Work item :: After checking the listing below, say how many of its lines contain the string "constraint". Only the number is needed.

Dataset ::
--------------------------------
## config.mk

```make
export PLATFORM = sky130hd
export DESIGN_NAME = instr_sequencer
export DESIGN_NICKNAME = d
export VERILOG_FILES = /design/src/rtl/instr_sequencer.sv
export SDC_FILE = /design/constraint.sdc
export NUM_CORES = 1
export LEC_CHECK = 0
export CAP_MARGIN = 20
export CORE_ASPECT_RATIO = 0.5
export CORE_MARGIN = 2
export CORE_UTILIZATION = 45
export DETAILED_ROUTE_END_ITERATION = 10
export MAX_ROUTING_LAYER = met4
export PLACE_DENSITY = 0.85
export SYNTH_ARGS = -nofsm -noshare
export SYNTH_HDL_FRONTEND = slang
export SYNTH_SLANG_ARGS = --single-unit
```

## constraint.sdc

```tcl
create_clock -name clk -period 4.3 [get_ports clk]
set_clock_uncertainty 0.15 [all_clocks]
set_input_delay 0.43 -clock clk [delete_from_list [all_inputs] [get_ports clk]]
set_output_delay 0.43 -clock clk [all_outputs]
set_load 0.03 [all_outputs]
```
--------------------------------
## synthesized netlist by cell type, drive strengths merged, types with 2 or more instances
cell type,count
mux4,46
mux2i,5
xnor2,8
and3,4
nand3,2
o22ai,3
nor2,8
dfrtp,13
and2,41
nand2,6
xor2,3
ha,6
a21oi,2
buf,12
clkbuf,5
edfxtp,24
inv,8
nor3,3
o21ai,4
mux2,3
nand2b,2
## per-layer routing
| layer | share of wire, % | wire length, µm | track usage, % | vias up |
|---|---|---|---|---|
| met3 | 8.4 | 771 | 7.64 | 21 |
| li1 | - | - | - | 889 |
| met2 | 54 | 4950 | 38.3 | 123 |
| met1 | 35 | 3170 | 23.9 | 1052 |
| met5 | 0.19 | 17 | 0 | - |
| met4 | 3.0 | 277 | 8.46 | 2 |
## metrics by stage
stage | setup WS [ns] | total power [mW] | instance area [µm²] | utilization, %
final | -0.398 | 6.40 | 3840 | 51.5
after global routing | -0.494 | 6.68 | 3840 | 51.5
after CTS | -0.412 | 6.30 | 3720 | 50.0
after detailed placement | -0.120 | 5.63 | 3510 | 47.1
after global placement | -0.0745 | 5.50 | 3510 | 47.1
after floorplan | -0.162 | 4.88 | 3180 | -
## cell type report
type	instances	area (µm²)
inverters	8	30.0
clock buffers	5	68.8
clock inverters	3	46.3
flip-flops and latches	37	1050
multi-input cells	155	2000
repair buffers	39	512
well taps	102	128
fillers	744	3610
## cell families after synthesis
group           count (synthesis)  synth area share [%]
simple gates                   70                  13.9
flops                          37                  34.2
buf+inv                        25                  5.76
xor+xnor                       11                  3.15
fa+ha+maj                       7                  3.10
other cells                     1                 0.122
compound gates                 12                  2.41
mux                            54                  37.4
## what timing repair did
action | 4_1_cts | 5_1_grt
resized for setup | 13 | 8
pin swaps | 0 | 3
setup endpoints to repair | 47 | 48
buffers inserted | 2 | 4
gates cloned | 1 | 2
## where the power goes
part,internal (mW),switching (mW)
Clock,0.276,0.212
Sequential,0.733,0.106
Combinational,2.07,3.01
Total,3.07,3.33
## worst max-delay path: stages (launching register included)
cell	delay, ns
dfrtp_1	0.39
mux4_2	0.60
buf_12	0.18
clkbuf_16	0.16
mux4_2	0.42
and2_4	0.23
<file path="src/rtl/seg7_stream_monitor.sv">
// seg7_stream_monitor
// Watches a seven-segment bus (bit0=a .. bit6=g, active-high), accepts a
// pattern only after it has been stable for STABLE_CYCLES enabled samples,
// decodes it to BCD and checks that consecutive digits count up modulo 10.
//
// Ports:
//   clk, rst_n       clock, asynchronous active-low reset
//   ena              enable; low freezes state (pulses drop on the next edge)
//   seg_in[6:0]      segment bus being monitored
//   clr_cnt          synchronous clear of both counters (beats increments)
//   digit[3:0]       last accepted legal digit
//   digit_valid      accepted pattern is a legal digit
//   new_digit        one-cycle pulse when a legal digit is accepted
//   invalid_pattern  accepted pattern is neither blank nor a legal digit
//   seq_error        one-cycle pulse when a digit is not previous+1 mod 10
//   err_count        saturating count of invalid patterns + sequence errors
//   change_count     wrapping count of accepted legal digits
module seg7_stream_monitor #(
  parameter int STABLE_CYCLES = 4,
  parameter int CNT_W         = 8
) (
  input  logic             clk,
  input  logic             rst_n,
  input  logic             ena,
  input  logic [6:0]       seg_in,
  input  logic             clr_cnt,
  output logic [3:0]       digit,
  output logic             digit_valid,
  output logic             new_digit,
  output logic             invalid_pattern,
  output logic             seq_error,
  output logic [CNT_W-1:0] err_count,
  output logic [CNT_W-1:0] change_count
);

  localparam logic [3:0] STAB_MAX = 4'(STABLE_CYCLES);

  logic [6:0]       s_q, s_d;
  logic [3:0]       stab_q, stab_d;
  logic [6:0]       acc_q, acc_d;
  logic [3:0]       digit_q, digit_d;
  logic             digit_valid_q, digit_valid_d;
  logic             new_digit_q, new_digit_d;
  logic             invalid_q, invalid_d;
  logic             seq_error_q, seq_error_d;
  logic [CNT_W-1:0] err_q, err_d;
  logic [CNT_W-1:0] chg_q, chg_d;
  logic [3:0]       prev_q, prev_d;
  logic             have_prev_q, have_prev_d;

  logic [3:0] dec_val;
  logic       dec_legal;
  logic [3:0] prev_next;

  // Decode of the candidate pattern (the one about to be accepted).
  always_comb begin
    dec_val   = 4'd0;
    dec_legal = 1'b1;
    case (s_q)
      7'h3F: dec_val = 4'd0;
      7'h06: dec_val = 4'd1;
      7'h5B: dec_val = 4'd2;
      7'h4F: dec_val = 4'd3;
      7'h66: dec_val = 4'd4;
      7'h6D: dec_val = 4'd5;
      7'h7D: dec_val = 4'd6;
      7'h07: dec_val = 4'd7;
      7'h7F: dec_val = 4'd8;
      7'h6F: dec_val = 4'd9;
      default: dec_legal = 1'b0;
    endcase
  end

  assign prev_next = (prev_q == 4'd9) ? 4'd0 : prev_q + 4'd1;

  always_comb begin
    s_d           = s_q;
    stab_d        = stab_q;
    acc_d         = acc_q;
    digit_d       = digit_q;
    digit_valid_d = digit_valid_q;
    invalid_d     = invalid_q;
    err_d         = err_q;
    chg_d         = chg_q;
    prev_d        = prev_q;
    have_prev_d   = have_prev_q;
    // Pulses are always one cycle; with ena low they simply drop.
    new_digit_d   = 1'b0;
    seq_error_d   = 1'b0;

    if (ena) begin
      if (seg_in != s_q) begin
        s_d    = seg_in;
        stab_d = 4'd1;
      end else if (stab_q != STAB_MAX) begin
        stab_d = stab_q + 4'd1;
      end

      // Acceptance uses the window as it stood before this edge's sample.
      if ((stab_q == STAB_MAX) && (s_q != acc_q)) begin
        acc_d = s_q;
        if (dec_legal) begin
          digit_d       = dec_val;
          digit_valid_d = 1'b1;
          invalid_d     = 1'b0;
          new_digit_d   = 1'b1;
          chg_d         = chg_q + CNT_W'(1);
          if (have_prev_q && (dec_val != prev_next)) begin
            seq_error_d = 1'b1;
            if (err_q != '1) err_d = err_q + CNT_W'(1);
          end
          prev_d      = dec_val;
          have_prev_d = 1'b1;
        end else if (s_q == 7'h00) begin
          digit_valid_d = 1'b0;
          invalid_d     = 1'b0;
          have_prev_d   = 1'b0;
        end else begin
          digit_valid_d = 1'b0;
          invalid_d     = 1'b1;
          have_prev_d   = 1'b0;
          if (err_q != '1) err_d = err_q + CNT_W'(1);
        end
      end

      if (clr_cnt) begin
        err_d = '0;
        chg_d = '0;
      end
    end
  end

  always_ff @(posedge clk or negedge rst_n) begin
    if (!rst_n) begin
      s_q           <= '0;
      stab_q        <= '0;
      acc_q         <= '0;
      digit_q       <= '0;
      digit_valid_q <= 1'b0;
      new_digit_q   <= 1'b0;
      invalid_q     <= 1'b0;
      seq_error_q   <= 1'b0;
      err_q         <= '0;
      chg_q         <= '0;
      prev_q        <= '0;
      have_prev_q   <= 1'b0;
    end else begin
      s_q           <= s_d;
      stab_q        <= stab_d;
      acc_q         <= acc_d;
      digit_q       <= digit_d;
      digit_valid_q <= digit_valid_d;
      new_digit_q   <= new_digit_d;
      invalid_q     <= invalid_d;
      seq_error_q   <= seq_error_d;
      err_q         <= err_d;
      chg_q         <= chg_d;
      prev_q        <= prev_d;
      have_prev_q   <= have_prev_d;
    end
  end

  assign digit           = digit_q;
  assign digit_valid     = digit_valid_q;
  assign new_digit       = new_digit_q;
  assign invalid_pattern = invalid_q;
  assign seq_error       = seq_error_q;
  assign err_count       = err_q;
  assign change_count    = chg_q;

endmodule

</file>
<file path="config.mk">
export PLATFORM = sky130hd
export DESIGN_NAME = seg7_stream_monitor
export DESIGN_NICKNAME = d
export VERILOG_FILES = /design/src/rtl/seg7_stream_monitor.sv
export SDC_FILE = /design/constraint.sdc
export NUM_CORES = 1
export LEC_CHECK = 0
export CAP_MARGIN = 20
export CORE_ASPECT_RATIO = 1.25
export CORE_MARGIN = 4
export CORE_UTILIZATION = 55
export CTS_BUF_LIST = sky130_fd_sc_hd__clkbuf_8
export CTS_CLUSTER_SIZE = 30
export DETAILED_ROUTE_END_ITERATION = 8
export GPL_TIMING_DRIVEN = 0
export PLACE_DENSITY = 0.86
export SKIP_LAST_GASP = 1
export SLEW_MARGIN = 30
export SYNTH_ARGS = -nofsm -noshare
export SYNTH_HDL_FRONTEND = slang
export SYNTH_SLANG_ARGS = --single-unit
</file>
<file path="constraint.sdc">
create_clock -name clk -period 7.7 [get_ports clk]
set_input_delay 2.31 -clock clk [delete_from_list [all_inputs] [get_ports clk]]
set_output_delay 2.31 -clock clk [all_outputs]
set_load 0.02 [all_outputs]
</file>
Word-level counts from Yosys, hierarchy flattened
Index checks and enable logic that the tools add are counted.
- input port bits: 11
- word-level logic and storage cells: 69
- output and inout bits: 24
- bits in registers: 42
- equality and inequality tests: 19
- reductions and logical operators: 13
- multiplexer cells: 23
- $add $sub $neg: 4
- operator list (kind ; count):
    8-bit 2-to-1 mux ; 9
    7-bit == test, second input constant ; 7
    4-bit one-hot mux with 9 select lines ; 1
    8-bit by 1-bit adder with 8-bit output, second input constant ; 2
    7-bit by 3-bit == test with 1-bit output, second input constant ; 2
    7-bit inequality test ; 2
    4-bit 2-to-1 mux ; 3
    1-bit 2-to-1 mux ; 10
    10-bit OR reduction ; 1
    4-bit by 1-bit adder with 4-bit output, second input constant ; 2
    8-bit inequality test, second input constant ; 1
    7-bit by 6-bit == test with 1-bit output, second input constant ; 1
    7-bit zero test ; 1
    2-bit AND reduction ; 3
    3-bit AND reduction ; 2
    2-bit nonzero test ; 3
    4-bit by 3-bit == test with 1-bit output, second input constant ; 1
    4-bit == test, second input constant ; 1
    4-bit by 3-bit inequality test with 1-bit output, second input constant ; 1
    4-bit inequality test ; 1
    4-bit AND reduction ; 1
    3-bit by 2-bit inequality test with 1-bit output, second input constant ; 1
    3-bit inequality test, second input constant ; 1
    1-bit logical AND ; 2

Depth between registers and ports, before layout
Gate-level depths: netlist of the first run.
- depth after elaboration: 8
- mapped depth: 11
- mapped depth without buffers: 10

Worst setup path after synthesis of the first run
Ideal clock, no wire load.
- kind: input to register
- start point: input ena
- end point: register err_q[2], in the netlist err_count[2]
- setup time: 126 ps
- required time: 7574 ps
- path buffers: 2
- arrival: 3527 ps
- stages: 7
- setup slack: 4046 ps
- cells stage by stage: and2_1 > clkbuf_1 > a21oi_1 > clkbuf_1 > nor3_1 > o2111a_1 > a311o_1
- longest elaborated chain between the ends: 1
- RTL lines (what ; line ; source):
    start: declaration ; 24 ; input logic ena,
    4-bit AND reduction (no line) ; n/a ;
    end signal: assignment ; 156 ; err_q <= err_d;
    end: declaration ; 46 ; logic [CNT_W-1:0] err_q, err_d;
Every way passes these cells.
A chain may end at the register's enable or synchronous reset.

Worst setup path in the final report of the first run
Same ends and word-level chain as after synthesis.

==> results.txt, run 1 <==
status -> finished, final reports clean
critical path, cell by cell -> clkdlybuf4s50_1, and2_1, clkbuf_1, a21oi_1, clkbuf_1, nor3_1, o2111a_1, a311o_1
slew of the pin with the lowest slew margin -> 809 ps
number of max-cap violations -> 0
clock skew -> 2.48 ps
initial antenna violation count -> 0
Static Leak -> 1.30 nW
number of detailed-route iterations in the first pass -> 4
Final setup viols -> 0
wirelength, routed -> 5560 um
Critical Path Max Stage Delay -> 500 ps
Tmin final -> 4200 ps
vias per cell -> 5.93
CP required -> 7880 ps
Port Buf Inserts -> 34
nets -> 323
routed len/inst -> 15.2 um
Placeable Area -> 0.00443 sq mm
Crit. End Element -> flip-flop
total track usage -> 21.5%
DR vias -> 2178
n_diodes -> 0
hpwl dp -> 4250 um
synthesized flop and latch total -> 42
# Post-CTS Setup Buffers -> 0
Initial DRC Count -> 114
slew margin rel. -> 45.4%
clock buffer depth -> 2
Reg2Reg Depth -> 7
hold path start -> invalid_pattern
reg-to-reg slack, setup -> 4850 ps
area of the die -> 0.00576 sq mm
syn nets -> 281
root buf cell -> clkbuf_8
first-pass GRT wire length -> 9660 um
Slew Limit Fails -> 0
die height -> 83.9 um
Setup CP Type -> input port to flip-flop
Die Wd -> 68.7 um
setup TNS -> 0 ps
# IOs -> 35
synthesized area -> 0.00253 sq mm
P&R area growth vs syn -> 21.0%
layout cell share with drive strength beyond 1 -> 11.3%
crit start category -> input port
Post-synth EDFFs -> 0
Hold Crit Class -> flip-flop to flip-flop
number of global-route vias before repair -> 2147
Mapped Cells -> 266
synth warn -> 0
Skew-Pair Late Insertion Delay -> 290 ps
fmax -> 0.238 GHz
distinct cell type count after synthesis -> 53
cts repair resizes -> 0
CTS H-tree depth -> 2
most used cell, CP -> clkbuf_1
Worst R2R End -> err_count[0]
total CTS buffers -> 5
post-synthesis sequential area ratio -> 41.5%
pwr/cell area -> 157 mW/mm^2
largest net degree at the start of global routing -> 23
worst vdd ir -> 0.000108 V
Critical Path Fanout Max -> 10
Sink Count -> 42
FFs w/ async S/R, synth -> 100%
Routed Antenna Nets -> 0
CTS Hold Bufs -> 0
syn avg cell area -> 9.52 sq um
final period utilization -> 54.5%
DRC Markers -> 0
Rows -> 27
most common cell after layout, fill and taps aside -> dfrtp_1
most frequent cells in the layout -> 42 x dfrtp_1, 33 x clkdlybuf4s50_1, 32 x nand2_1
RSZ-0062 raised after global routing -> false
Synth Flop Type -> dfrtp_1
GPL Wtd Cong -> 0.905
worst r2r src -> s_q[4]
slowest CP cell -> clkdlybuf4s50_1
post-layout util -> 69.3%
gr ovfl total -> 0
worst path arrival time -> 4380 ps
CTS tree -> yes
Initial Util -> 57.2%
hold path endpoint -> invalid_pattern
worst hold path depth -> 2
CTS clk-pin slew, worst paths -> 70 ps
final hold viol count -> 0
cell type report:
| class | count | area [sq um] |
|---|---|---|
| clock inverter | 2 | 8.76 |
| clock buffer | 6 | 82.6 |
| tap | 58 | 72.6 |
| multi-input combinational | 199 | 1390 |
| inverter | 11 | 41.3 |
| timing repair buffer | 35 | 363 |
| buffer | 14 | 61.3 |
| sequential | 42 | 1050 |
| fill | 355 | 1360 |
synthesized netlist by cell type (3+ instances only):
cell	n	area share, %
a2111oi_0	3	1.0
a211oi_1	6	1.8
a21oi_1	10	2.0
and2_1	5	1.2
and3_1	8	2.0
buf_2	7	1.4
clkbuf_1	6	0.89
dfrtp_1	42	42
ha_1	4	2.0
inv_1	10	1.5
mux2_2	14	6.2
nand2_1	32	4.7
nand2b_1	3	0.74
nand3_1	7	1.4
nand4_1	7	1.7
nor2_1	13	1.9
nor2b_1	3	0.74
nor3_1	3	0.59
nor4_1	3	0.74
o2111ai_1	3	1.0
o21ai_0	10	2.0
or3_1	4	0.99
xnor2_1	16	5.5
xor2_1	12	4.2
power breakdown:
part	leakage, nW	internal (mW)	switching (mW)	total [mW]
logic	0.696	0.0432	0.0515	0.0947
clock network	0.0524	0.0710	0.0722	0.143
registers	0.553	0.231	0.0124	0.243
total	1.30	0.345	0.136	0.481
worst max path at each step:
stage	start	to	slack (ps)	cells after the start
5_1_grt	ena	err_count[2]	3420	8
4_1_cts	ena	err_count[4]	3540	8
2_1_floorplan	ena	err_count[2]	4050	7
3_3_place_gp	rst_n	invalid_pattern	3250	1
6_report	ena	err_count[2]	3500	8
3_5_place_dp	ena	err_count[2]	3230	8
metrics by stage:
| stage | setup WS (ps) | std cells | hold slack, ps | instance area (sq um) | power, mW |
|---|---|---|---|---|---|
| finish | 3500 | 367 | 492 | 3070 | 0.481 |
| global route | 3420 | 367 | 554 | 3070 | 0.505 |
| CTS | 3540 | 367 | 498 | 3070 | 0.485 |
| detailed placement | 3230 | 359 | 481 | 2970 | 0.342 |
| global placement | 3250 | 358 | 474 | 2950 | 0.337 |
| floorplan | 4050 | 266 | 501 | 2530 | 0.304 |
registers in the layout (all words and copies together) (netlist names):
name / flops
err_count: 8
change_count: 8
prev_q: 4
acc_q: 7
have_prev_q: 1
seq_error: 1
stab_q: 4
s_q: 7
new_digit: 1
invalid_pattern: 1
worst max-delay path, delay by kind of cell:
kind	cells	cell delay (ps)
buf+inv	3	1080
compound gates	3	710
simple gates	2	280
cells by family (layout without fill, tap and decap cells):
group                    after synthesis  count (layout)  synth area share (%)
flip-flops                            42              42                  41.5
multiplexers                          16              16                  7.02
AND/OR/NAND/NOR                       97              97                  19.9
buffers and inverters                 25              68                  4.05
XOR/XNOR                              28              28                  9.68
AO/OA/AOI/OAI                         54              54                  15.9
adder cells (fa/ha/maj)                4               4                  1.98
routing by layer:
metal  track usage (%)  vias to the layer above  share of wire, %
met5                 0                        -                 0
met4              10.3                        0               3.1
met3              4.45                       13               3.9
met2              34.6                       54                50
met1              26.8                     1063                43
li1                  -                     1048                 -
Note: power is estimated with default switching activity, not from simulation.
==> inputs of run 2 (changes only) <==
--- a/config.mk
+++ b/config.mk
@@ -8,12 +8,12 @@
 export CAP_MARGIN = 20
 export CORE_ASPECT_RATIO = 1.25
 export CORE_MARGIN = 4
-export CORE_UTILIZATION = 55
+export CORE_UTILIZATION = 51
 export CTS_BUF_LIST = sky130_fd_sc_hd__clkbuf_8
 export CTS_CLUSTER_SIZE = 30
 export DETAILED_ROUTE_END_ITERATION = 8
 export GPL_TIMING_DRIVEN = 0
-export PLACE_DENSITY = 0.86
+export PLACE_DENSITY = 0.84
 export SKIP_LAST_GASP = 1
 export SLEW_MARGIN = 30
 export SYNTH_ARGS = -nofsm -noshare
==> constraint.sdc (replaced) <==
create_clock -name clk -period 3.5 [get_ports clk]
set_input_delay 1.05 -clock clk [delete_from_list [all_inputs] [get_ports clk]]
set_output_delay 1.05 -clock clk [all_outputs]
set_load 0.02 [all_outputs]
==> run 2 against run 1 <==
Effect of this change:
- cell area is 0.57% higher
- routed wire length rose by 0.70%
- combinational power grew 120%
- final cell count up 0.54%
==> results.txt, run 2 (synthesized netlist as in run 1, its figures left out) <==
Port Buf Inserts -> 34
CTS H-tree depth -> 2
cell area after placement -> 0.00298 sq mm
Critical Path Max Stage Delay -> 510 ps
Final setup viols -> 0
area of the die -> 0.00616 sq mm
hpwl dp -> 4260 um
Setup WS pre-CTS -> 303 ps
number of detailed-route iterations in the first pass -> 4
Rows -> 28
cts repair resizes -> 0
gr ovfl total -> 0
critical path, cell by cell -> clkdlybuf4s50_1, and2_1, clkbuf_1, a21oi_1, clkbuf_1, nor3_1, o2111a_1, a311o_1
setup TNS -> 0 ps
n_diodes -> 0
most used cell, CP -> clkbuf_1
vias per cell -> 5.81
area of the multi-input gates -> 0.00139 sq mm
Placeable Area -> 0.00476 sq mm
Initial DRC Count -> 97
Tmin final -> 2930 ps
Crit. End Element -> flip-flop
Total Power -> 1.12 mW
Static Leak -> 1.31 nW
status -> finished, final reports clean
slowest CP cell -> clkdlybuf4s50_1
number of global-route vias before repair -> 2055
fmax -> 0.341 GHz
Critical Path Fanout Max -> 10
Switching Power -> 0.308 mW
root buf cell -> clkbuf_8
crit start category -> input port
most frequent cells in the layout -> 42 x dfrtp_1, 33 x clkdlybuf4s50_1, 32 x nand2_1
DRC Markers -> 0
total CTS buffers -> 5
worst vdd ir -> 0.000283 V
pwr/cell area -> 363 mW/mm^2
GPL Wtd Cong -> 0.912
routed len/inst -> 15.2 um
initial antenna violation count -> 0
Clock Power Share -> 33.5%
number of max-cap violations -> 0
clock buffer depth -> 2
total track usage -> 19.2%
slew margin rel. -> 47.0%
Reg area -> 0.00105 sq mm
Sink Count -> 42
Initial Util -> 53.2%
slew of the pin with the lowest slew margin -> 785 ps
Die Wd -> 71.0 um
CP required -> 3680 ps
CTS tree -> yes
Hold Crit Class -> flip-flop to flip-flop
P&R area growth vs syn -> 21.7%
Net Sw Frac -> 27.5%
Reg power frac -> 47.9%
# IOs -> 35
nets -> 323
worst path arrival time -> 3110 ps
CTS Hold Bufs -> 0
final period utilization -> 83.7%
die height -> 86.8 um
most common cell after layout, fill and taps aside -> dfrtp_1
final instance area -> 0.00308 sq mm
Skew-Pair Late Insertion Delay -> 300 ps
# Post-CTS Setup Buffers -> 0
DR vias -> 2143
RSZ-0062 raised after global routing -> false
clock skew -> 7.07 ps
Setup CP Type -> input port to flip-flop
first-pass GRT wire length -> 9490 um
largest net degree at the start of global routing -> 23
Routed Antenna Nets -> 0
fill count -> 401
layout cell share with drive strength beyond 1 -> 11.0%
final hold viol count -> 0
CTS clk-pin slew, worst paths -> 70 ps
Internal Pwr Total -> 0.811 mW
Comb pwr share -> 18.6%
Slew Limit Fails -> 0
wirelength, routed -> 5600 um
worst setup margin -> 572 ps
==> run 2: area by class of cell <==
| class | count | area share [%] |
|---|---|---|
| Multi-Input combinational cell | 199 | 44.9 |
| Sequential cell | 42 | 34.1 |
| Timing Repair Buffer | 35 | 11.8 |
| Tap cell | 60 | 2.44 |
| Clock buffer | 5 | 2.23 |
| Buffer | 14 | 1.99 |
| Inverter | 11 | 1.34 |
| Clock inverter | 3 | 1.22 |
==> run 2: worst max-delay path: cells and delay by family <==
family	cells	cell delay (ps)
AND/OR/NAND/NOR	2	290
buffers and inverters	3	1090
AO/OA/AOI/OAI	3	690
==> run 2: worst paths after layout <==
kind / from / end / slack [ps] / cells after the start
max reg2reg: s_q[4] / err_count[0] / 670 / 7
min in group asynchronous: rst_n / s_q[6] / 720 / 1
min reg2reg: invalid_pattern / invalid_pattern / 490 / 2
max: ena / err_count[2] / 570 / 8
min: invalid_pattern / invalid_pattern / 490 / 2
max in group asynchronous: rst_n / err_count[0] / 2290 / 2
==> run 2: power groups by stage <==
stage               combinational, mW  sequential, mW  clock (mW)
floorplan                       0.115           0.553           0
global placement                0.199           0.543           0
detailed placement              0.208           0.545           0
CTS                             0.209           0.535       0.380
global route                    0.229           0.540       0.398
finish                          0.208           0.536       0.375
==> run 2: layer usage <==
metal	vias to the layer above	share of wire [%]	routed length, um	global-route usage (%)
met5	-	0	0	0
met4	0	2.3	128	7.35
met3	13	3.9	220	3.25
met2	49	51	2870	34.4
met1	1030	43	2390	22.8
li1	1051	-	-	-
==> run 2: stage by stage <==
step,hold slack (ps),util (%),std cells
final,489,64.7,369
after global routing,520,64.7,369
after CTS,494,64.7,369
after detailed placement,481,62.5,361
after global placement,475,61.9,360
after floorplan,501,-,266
--------------------------------
Exercise output :: 5